Health secretary Alan Milburn has provoked the wrath of local government by announcing that social services departments, like the NHS, will be given star ratings this summer.

And he used his speech at the annual social services conference in Harrogate last week to name and shame 14 departments that had performed worst against a series of performance indicators - in effect pre-empting the star system, which will also take account of reports by the social services inspectorate and in-year monitoring.

The announcement, in a speech billed as an upbeat launch to a three-year social work staff recruitment campaign, was described as ‘ironic and disappointing’ by joint conference organisers the Local Government Association and the Association of Directors of Social Services.

They described the performance indicator data as ‘questionable and limited’, and pointed out that, of 24 indicators ‘where comparisons can reasonably be drawn’ with last year, 19 showed clear improvement, two indicate no change and just three showed a worsening performance.

Mr Milburn’s speech drew a passionate response from Lambeth executive councillor for children’s services and health Judith Brody, whose social services department was named as one of the worst.

She wanted to set the record straight for the Lambeth staff ‘slogging their guts out’ to turn the department round, she said.

HSJ understands that Mr Milburn’s remarks, and the uncompromising local government response, led to a stand-up row between the health secretary and LGA chair of social affairs and health Rita Stringfellow.

Mr Milburn’s speech closely echoed government rhetoric over the NHS star-rating system, and the list of rewards for three-star departments and sanctions for the zero-rated largely parallel the NHS measures.

‘Today, I am putting this year’s worst performers on notice, ’ he said, adding: ‘Where councils and the NHS are not working together effectively, I will consider asking the Social Services Inspectorate and the Commission for Health Improvement jointly to investigate the reasons for partnership failure.

‘If necessary, I will use my powers to compel local health and social services to work more effectively together.’

Top performers can expect ‘lighter touch’ inspection, spending freedoms and the possibility of taking over the running of poor departments. No-star performers will be required to agree an action plan for improvement with the chief inspector of social services.

‘External expertise’ from the private or voluntary sectors could also be used to turn round ‘persistently failing’ departments.

There will be separate ratings for adult and children’s services.

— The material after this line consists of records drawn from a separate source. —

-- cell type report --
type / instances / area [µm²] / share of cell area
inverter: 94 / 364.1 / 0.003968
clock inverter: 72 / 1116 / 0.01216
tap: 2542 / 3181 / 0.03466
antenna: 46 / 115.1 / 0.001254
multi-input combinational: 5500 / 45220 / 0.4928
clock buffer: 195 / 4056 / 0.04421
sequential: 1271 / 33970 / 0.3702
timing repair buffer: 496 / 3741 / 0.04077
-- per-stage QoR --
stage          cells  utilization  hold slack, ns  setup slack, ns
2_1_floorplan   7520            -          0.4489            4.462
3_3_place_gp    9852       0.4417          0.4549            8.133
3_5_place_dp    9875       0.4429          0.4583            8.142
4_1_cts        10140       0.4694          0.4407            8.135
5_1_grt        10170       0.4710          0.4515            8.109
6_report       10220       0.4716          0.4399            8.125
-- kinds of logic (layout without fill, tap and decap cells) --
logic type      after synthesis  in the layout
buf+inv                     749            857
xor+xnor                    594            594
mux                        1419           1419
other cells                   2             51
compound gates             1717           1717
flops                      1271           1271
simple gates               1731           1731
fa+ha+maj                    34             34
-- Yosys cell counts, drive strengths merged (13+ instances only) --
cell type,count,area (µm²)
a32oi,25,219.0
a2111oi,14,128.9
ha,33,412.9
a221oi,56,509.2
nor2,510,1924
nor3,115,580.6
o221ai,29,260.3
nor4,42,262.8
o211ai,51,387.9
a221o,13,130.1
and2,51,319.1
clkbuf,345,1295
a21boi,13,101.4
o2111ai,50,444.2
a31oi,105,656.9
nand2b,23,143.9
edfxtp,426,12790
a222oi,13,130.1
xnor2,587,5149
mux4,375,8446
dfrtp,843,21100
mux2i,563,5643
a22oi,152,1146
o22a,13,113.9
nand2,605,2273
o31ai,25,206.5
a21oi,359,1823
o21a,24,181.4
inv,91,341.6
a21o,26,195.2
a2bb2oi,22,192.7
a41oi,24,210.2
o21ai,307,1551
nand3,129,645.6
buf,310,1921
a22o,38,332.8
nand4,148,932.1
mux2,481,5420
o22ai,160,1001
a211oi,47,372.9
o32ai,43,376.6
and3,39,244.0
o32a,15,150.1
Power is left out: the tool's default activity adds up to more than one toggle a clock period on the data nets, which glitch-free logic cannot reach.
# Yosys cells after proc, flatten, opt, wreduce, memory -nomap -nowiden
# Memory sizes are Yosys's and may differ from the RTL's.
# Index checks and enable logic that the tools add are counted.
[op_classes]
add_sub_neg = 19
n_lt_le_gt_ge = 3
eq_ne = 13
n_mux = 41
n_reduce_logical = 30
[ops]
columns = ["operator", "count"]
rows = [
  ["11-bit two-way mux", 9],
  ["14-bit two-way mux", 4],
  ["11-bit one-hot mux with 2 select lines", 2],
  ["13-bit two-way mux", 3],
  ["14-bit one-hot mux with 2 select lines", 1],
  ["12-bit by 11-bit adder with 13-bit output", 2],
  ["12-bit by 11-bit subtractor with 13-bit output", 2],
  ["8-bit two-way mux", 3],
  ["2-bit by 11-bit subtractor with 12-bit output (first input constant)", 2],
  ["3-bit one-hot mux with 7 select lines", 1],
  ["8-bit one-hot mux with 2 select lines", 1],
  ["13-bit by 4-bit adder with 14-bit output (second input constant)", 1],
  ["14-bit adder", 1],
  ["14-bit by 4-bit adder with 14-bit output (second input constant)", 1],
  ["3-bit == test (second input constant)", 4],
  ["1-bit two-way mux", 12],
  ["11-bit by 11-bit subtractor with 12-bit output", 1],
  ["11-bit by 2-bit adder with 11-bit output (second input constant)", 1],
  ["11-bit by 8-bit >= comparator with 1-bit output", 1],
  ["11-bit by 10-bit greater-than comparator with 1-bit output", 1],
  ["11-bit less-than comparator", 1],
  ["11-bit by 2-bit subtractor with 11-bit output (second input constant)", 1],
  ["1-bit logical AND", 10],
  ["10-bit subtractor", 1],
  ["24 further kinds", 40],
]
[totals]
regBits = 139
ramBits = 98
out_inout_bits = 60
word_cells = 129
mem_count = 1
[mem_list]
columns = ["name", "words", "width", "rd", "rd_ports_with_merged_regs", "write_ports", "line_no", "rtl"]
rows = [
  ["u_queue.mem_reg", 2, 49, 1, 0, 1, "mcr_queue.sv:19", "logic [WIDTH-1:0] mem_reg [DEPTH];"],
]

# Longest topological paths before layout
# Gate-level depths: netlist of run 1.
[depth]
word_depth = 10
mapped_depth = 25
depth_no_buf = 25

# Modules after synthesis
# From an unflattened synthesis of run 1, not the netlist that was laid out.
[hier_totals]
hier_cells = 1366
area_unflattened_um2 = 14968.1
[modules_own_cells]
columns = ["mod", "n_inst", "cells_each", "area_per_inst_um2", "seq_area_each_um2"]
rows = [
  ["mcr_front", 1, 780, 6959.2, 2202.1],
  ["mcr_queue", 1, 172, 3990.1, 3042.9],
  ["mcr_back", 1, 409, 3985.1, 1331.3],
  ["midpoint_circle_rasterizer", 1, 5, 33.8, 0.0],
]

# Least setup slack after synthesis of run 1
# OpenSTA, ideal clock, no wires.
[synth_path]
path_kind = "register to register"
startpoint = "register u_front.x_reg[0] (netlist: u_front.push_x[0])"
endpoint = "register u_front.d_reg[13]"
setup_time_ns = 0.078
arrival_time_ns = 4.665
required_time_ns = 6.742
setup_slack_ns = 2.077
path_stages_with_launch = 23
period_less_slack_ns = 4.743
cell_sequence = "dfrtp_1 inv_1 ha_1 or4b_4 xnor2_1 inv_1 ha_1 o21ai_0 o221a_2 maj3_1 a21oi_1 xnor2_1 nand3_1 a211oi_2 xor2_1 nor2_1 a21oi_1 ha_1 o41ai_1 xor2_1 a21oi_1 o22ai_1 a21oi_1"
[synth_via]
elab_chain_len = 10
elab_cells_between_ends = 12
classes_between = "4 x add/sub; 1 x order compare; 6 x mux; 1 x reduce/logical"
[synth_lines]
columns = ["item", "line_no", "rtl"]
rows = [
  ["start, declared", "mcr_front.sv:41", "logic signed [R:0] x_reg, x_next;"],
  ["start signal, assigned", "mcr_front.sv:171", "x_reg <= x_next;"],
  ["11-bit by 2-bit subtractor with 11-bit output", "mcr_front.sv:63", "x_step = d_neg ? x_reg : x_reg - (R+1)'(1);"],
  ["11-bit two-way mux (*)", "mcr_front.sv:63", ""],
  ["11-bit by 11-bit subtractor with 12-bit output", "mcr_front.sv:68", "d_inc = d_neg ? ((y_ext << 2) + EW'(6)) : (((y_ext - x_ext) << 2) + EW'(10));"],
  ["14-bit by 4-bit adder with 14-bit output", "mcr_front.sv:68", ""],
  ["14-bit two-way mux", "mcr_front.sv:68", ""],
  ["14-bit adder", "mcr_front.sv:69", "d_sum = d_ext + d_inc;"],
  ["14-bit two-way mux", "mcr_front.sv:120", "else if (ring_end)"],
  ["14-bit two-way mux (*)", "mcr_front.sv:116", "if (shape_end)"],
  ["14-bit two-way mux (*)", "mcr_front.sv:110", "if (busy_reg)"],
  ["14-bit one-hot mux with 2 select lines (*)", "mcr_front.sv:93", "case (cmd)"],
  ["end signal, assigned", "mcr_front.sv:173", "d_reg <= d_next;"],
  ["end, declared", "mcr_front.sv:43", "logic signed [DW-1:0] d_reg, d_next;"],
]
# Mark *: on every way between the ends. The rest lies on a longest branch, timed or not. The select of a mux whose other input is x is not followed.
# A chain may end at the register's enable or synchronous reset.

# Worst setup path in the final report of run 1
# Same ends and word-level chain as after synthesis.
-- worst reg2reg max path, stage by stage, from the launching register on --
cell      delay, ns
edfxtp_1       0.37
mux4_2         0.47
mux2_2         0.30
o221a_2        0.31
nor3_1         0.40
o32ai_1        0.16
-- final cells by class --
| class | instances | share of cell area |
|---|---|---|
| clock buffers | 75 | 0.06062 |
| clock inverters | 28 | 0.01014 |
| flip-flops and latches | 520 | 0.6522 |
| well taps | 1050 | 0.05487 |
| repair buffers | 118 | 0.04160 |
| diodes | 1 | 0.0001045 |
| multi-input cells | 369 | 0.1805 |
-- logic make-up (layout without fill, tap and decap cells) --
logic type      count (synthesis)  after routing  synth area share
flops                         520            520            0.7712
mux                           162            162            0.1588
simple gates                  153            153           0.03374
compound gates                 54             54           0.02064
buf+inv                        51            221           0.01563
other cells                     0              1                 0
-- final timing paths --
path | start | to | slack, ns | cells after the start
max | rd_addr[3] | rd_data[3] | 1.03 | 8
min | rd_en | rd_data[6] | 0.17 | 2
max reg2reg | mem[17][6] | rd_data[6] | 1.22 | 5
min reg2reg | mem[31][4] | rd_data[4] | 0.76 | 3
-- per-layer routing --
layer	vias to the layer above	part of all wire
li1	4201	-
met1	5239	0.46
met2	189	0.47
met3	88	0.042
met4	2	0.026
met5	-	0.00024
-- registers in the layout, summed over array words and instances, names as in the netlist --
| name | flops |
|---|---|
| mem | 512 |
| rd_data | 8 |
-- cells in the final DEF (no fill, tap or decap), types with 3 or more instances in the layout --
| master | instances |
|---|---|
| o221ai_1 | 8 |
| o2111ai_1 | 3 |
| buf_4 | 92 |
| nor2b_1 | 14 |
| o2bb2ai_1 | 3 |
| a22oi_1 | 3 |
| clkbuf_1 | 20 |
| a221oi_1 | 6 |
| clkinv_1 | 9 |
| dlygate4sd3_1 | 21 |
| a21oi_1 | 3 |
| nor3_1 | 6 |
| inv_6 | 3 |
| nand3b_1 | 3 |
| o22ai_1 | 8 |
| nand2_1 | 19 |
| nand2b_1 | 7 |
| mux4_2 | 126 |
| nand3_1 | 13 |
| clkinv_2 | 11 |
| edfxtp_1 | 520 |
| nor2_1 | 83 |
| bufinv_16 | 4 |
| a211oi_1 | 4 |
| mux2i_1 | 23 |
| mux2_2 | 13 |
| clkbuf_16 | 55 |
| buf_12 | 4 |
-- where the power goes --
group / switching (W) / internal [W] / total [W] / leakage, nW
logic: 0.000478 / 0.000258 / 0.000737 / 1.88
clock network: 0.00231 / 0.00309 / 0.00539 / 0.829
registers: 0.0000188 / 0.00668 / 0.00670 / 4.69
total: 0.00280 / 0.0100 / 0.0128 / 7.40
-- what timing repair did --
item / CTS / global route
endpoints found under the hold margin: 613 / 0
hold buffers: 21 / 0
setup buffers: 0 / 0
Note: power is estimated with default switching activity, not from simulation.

LGA head of social affairs and health John Ransford said: ‘We are not against an overall rating per se, but we are concerned that in incredibly diverse and diffuse social services the star system reflects that.’ The LGA was ‘very concerned’ that Mr Milburn had used the performance indicators to announce publicly the best and worst performers. ‘To give the impression that the overall competence of an entire authority can be judged on those indicators is dangerous, ’ he added.

Unison head of social services Owen Davies said: ‘If the government wants to solve the recruitment and retention crisis… they have gone the wrong way about it. Social services workers need support, not threatening with a big stick.’